Where the records below show a line containing "stage by stage", start copying; end with the line containing "detailed placement: 64.9 / 5763 / 0.646 / 0", and copy it too.

(Items from a data source)
· · ·
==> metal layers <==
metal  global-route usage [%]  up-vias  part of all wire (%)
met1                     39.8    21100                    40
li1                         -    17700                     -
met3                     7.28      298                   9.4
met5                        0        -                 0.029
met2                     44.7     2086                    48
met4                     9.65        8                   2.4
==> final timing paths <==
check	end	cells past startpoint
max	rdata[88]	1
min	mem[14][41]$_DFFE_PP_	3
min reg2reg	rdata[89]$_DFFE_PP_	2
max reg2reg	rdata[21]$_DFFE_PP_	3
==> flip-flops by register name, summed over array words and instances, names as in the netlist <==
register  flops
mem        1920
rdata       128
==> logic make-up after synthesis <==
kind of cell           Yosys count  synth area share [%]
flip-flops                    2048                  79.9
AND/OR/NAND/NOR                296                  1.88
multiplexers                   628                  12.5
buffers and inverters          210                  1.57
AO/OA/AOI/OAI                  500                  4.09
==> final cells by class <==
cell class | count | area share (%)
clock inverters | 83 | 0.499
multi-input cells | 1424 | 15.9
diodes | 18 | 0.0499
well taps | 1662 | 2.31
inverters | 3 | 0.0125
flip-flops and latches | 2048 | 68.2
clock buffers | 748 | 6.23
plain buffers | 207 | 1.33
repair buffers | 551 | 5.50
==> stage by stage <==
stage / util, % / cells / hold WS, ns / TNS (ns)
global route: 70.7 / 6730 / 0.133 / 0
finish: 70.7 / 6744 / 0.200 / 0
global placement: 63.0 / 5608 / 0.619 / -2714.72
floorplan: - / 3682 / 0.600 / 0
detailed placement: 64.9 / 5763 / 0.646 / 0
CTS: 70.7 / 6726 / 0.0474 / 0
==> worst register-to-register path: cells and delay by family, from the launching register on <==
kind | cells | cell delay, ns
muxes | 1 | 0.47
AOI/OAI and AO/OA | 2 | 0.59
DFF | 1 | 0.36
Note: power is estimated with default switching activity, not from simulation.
· · ·
SOLUTION FOR THIS PROBLEM:
==> stage by stage <==
stage / util, % / cells / hold WS, ns / TNS (ns)
global route: 70.7 / 6730 / 0.133 / 0
finish: 70.7 / 6744 / 0.200 / 0
global placement: 63.0 / 5608 / 0.619 / -2714.72
floorplan: - / 3682 / 0.600 / 0
detailed placement: 64.9 / 5763 / 0.646 / 0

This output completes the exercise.